## TASK GOAL
Which of the lines in the data mention the string "with"? List them all.

Collected data
***
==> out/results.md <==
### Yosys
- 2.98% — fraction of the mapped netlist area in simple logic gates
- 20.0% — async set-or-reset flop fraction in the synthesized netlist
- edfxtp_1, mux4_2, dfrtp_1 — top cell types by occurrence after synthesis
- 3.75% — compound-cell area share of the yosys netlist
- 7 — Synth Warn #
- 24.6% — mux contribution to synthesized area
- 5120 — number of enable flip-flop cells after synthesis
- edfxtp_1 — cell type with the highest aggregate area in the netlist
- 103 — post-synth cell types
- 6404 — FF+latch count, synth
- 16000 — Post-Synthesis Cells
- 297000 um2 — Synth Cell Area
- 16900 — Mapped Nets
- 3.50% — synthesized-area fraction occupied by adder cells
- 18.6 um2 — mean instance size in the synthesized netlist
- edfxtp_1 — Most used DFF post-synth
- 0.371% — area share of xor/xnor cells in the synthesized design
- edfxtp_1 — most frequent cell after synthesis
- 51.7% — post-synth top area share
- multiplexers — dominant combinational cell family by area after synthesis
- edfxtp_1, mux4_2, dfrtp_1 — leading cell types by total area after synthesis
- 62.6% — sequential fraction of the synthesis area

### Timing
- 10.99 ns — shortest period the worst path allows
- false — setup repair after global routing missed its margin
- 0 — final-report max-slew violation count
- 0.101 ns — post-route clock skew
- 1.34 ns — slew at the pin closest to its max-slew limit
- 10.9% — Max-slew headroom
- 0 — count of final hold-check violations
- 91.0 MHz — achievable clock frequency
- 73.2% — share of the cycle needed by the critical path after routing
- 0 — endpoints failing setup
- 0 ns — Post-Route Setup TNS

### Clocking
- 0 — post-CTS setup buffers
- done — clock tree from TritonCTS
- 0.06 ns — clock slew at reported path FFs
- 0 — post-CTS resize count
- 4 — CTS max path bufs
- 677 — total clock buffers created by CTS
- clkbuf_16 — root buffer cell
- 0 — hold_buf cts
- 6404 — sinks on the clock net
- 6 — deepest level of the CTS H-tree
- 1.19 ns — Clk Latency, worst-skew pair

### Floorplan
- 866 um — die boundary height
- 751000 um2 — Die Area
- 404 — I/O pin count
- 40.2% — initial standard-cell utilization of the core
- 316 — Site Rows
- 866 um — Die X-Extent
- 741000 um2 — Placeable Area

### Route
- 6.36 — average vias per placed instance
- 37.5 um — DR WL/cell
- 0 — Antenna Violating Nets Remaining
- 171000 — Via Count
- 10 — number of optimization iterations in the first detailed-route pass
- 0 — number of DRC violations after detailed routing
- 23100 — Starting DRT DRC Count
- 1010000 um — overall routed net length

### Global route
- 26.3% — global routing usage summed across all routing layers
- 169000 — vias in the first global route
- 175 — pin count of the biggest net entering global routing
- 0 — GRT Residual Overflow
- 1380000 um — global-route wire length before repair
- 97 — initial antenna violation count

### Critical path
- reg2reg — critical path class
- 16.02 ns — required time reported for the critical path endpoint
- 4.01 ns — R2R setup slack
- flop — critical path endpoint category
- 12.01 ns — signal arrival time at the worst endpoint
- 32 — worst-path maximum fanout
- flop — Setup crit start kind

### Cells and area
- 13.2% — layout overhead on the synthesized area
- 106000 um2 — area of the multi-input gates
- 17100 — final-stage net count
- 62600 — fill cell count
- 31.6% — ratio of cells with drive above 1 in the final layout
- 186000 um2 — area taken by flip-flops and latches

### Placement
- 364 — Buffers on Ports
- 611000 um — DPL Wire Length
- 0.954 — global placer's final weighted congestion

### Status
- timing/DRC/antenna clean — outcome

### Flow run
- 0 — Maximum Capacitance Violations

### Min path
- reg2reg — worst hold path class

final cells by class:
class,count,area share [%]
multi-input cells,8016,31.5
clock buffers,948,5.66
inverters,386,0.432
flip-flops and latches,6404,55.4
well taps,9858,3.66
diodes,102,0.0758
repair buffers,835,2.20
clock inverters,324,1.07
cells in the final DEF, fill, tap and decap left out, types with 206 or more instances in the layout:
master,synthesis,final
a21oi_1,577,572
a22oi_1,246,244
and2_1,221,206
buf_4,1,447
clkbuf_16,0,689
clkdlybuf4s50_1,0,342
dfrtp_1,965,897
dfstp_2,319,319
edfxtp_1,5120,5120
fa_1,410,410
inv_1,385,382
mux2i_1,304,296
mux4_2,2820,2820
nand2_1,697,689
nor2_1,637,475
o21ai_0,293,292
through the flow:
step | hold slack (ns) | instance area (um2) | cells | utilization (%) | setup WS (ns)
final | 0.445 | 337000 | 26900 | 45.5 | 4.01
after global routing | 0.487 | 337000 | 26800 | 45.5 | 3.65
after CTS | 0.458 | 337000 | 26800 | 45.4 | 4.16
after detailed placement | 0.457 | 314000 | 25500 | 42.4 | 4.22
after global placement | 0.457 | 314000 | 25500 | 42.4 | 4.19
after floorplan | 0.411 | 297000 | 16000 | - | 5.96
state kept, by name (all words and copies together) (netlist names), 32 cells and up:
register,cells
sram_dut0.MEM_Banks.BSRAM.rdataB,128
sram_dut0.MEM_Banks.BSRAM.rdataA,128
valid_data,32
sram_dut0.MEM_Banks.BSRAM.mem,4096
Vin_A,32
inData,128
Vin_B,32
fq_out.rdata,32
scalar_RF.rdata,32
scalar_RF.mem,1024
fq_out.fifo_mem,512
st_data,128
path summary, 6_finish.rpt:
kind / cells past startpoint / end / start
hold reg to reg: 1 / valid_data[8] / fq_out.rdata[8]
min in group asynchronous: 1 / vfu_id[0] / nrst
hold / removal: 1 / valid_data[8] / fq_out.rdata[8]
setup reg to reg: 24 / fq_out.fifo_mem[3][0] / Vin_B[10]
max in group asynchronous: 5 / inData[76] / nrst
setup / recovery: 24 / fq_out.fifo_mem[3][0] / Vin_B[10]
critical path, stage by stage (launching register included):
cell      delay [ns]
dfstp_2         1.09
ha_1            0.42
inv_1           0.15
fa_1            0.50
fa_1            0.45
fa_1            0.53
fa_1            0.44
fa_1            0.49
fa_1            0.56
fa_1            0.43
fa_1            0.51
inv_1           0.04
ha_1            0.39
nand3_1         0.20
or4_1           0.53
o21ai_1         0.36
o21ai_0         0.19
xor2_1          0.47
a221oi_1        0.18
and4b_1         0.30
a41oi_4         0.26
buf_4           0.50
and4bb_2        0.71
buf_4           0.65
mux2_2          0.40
***
## YOUR RESPONSE
- edfxtp_1 — cell type with the highest aggregate area in the netlist
- 31.6% — ratio of cells with drive above 1 in the final layout
cells in the final DEF, fill, tap and decap left out, types with 206 or more instances in the layout:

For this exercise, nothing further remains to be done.